On the left there is an integer. However the right side tends to zero as $|D|$ gets large. Stark asserts that $|D|>60$ is enough for the RHS to be less than 1. Why is it enough?

Answer 1

Once you know that the coefficients are all positive (see postscript), it's easy to get an effective upper bound that grows as $\exp(4\pi \sqrt{n})$, which is within a factor $O(\sqrt n)$ of the correct order of growth. Start from the inequality $$ a_n = q^{-n} (a_n q^n) < q^{-n} \sum_{k=-1}^\infty a_k q^k = q^{-n} j(\tau) $$ for any purely imaginary $\tau = it$ (because $q = e^{-2\pi t} > 0$ so each term $a_n q^n$ is positive). If $t \geq 1$ then $$ j(it) = e^{2\pi t} + \sum_{n=0}^\infty a_n e^{-2\pi n t} \leq e^{2\pi t} + \sum_{n=0}^\infty a_n e^{-2\pi n} = e^{2\pi t} + j(i) - e^{2\pi} < e^{2\pi t} + 1728. $$ Since $j(i/t) = j(it)$ it follows that also $$ j(it) < e^{2\pi/t} + 1728 $$ for $t \leq 1$. Thus our inequality on $a_n$ yields $$ a_n < q^{-n} j(\tau) < e^{2\pi n t} (e^{2\pi/t} + 1728). $$ The main term $\exp(2\pi (nt+1/t))$ is minimized at $t = 1/\sqrt{n}$ where it equals $\exp(4\pi \sqrt{n})$. Choosing this value of $t$ yields $$ a_n < e^{4\pi \sqrt n} + 1728 e^{2\pi \sqrt n} $$ which is an effective bound of the desired kind.

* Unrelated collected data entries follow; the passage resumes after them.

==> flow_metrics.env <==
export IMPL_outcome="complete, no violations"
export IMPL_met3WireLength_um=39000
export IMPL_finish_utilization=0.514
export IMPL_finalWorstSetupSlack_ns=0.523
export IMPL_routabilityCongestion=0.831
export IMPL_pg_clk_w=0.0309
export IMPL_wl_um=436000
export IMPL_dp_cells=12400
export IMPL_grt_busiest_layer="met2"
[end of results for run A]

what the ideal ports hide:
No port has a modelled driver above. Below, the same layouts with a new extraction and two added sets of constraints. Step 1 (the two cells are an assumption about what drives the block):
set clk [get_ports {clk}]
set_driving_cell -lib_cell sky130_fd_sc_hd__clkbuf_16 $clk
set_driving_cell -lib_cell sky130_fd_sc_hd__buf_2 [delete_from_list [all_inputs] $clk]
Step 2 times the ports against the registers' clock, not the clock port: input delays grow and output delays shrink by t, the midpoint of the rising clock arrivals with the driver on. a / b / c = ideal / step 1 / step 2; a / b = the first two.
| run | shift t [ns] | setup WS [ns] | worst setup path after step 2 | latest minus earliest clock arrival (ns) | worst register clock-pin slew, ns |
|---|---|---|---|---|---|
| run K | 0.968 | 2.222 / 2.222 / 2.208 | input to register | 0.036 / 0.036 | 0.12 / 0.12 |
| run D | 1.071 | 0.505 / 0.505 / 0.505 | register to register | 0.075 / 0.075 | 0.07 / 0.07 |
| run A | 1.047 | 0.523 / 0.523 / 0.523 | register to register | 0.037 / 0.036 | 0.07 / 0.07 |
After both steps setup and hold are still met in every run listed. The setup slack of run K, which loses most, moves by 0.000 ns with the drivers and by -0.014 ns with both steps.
Background: an optimization exercise with open tools, aiming at small area, a short achievable clock period and few clock cycles per item. Do not read the settings as production practice. The RTL was checked by simulation tests, not by an equivalence proof against the original design. Power and IR drop assume default switching activity.

// bitonic_sort_index_sequencer_core
module bitonic_sort_index_sequencer_core
#(
  parameter int unsigned MAX_LOG_SIZE = 16,
  parameter int unsigned MAX_STEP     = 64
) (
  input  logic            clk_i,
  input  logic            rst_ni,
  input  logic            psel,
  input  logic            penable,
  input  logic            pwrite,
  input  logic [2:0]      paddr,
  input  logic [31:0]     pwdata,
  output logic [31:0]     prdata,
  output logic            pready,
  input  logic            in_valid_i,
  output logic            in_stall_o,
  input  logic [bsis_pkg::CHW-1:0]  chunk_index_i,
  output logic            out_valid_o,
  input  logic            out_stall_i,
  output logic [bsis_pkg::IDXW-1:0] element_index_o,
  output logic            past_end_o,
  output logic            last_o
);
  logic [4:0] log_q;
  logic [6:0] step_q;
  logic       sel_q;
  logic       cfg_wr;
  assign cfg_wr = psel && penable && pwrite;
  always_ff @(posedge clk_i or negedge rst_ni) begin
    if (!rst_ni) begin
      log_q  <= 5'd4;
      step_q <= 7'd8;
    end else if (cfg_wr) begin
      if (paddr[2]) step_q <= pwdata[6:0];
      else          log_q  <= pwdata[4:0];
    end
  end
  always_ff @(posedge clk_i) sel_q <= paddr[2];
  assign prdata = sel_q ? {25'd0, step_q} : {27'd0, log_q};
  assign pready = 1'b1;
  logic [4:0] n_eff;
  logic [6:0] s_eff;
  logic [5:0] km1;      
  assign n_eff = (log_q > 5'd16) ? 5'd16 : log_q;
  assign s_eff = (step_q == 7'd0) ? 7'd1 : (step_q > 7'd64) ? 7'd64 : step_q;
  assign km1   = 6'(s_eff - 7'd1);
  logic       valid_q, act_q, pend_q, chk_q, pseek_q, mbusy_q, ev_q;
  logic [2:0] ds_q;
  logic [15:0] o_q;       
  logic        past_o_q, last_q;
  logic [5:0]  k_q;       
  logic        kz_q;      
  logic [14:0] m_q;       
  logic [15:0] sm_q;      
  logic        flip_q, sh_q, fr_q, past_q;   
  logic [24:0] e_q;       
  logic [30:0] p_q;       
  logic [6:0]  mc_q;      
  logic [4:0]  ac_q;      
  localparam logic [2:0] D_IDLE = 3'd0, D_S1 = 3'd1, D_S2 = 3'd2, D_M1 = 3'd3, D_M2 = 3'd4,
                         D_FILL = 3'd5;
  assign in_stall_o      = pend_q;
  assign out_valid_o     = valid_q;
  assign element_index_o = o_q;
  assign past_end_o      = past_o_q;
  ...
Settings: LEC_CHECK=0, CAP_MARGIN=20, CORE_MARGIN=2, CORE_UTILIZATION=70, CTS_BUF_LIST=sky130_fd_sc_hd__clkbuf_8, CTS_CLUSTER_DIAMETER=100, CTS_CLUSTER_SIZE=30, SETUP_SLACK_MARGIN=5, SLEW_MARGIN=20; clock period 8.0 ns.
standard.sh (not shown) runs the stock make flow with config.mk's settings and CLKGATE_MAP_FILE= SYNTH_SCRIPT=/design/flow/synth_recipe.tcl, a recipe that flattens the netlist after the stock synthesis.
==> flow/flow/run.sh <==
#!/bin/bash
# The standard layout (standard synthesis, floorplan, placement, CTS, routing), with two
# changes: the ports are buffered with sky130_fd_sc_hd__buf_2 cells instead of the delay buffer
# buffer_ports picks by default (every input and output port still gets its own buffer), and
# clock tree synthesis adds no dummy loads. The full output of the run goes to flow.log here.
set -euo pipefail
bash standard.sh \
  "BUFFER_PORTS_ARGS=-buffer_cell sky130_fd_sc_hd__buf_2" \
  "CTS_ARGS=-sink_clustering_enable -repair_clock_nets -sink_clustering_size 30 -sink_clustering_max_diameter 100 -buf_list sky130_fd_sc_hd__clkbuf_8 -dont_use_dummy_load" \
  finish > flow.log 2>&1
The baseline completed with no timing, DRC or antenna violations.
Testbench counts at the start, summed over its fixed seeds: cycles 144,866, items 135,995.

Postscript: one easy proof of $a_n>0$ starts from the formula $j = E_4^3 / \Delta$: the coefficients of $E_4$ are all positive, so the same is true for $E_4^3$; and $1 / \Delta = q^{-1} \prod_{m=1}^\infty ((1-q^m)^{-1})^{24}$ where each factor has nonnegative coefficients because $(1-q^m)^{-1} = \sum_{k=0}^\infty q^{km}$. So the product $E_4^3 \cdot 1/\Delta$ also has positive coefficients.

Answer 2

By a variation of Elkies's answer we can even get $a_n<e^{4\pi\sqrt{n}}$ without using $j(i)=1728$.

For $n=1$ the claim is clear. Now let $0<t<1$ and use the identity $j(it)=j(i/t)$. After expanding and rearranging, we get $$\sum_{n=1}^\infty a_n(e^{-2\pi nt}-e^{-2\pi n/t})=e^{2\pi/t}-e^{2\pi t}.$$ It follows that $$a_n<\frac{e^{2\pi/t}-e^{2\pi t}}{e^{-2\pi nt}-e^{-2\pi n/t}},\qquad n\geq 1.$$ Putting $t:=1/\sqrt{n}$, we get $$a_n<\frac{e^{2\pi\sqrt{n}}-e^{2\pi/\sqrt{n}}}{e^{-2\pi\sqrt{n}}-e^{-2\pi n\sqrt{n}}},\qquad n\geq 2.$$ so it suffices to show that the RHS is less than $e^{4\pi\sqrt{n}}$. Equivalently, $$4\pi\sqrt{n}-2\pi n\sqrt{n}<2\pi/\sqrt{n},\qquad n\geq 2,$$ $$2<n+n^{-1},\qquad n\geq 2.$$ The last inequality is obvious, so we are done.